By Tatyana Bellamy-Walker.
Immigrant communities and people of color are expected to be severely undercounted in the 2020 Census, officials say.
African-Americans are often referred to as the “hard-to-count” population because they have been historically undercounted for decades, according to a report by the Leadership Conference Education Fund. More than 10 years ago – researchers say the 2010 Census undercounted the African-American population by about 800,000.
Dr. John Flateau, a Public Administration and Political Science Professor at Medgar Evers College, who heads the campus’ U.S. Census Information Center told Caribbean American Weekly that an undercount will negatively affect disenfranchised communities of color. “If we’re under counted we’re not going to receive our fair share,” Flateau said. “That count is used by the government as part of a number of formulas to see how many resources and services will be allocated to local communities.”
The U.S. Census, which relies mostly on the self-reporting of household populations is critical in determining the number of representatives in U.S. government. Also, the census is important in the equitable distribution of public educational programs, health care, law enforcement and other public funds. “That count is used to define political power and representation throughout the nation,” Flateau said. “Our U.S. Constitution actually mandates that the census is used to decide how many members each state has in our national state legislature, the U.S. House of Representatives.”
Flateau continued, “In 2010, based on New York’s count we received 27 seats… there are already projections that if there is another undercount we will lose one or two more seats in the United States’ Congress.” He added that “As our numbers shrink our leverage on a national stage politically is shrinking as well.” The report by the Leadership Conference Education Fund adds that nearly 7 percent of young African-American children were
overlooked by the 2010 Census, approximately twice the rate for young non-Hispanic White children. A recent study by the Annie E. Casey Foundation, states that children under the age of five are at risk of being undercounted in the 2020 Census.
“It will have a devastating impact,” Flateau said. “Not only are children undercounted but typically communities of color are undercounted, low-income persons are undercounted and immigrants undercounted. We have all that mixed within the African diaspora community.” Flateau added, “If they’re undercounted that means we will receive less dollars for things like head start programs, childcare and Title I, which is extra funding in our
elementary schools in poor areas and freelunch programs. If our numbers are lower than they should be, then we will be allocated less resources…all of these programs in our communities are going to shrink if we have another undercount.” Unlike prior years that used a writtenonly
form, for the first time the 2020 Census will largely be available online. The U.S. Census Bureau is urging people to fill out the survey through mobile, computer and other digital devices. Households that do not respond online will also receive a follow-up survey in the mail. In late March, the Trump administration announced that the 2020 Census will also ask a question about citizenship. Experts say, however, a question about citizenship might deter people from responding to the survey.

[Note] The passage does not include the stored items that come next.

This is an optimization exercise on Yosys and OpenROAD, whose aim is small area, a short achievable clock period and few clock cycles per item, not a production implementation. Function was checked by simulation only, so behaviour that the tests miss may differ from the original. Power is estimated from default activity; no workload was simulated.

## old
Design kemojo, start of the top module:
module kemojo (
    input  wire        clk,
    input  wire        rst,         
    input  wire        ev_valid,
    output wire        ev_ready,
    input  wire [2:0]  ev_type,
    input  wire [31:0] ev_data,
    output wire        out_valid,   
    output wire [7:0]  out_data,    
    output wire        timer_armed  
);
    localparam BOOT_BYTE = 8'hF1;
    localparam EV_HOST    = 3'd0;
    localparam EV_TICK    = 3'd1;
    localparam EV_KEY     = 3'd2;
    localparam EV_MOTION  = 3'd3;
    localparam EV_BUTTONS = 3'd4;
    localparam EV_EXPIRE  = 3'd5;
    localparam EV_POP     = 3'd6;
    localparam M_OFF = 2'd0, M_REL = 2'd1, M_ABS = 2'd2, M_CUR = 2'd3;
    localparam J_OFF = 2'd0, J_AUTO = 2'd1, J_MON = 2'd2;
    localparam K_TICK = 2'd0, K_KEY = 2'd1, K_MOT = 2'd2, K_DISP = 2'd3;
    localparam TS_P  = 3'd0,     
               TS_F  = 3'd1,     
               TS_M  = 3'd2,     
               TS_J  = 3'd3,     
               TS_LR = 3'd4,     
               TS_C  = 3'd5;     
    reg        rdy, ovr;
    reg [5:0]  head, hp1, tail;
    reg [6:0]  count;
    reg [7:0]  hbyte;
    reg [3:0]  ek;                   
    wire       e_v = |ek;
    reg [31:0] evd;
    reg        e_wrst, e_absd;
    reg [5:0]  tsh;                  
    reg [3:0]  steps;
    reg [7:0]  c0;
    reg [2:0]  c0len;
    reg [31:0] sr;
    reg [2:0]  cmdlen;
    reg        pause, booting, mdis, jdis, medr;
    reg [1:0]  mmode, jmode;
    reg [2:0]  action;
    reg [15:0] abs_x, abs_y, max_x, max_y;
    reg [31:0] acc_x, acc_y;         
    reg [31:0] dp_x, dp_y;           
    reg [7:0]  scale_x, scale_y, thr_x, thr_y, kc_x, kc_y;
    reg        ysign;
  ...
Size: ~5900 cells after synthesis, about 49 I/O pins.
Settings: LEC_CHECK=0, CAP_MARGIN=20, CORE_MARGIN=2, CORE_UTILIZATION=40, SETUP_SLACK_MARGIN=5, SLEW_MARGIN=20; clock period 11.0 ns.
standard.sh (not shown) runs the stock make flow with config.mk's settings and CLKGATE_MAP_FILE= SYNTH_SCRIPT=/design/flow/synth_recipe.tcl, a recipe that flattens the netlist after the stock synthesis.
==> flow/flow/run.sh <==
#!/bin/bash
# Standard layout (the standard.sh), with the setup repair aiming further
# below the clock period: the repair margin is raised from 5 ns to 6 ns.
# Every tool's output goes to standard.log in this folder.
set -e
sed 's/SETUP_SLACK_MARGIN=5/SETUP_SLACK_MARGIN=6/' standard.sh > standard_m6.sh
bash standard_m6.sh > standard.log 2>&1
Testbench counts of old, summed over its fixed seeds: cycles 27,240, events 24,014.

In a statement sent to Caribbean American Weekly, Steven Choi, the Executive Director of the New York Immigration Coalition denounced this initiative.“A citizenship question on the U.S. Census is toxic to New York’s four million immigrants, and all New Yorkers, who stand to lose millions of dollars in federal aid and political power in Congress,” Choi said.
Several organizations are now challenging this proposal in court. In late March, the NAACP filed a lawsuit in Maryland District Court suing the Trump administration for an attempt at failing to count minorities in the 2020 Census, stating that this will underfund communities of color. Five months later, the Trump administration attempted to dismiss the New York State’s Attorney General’s Office lawsuit against the addition of the citizenship
question. “Someone who is now ask to reveal their citizenship status…that question may have an extremely chilling effect in demotivating people to participate and share information with the government,” Flateau said.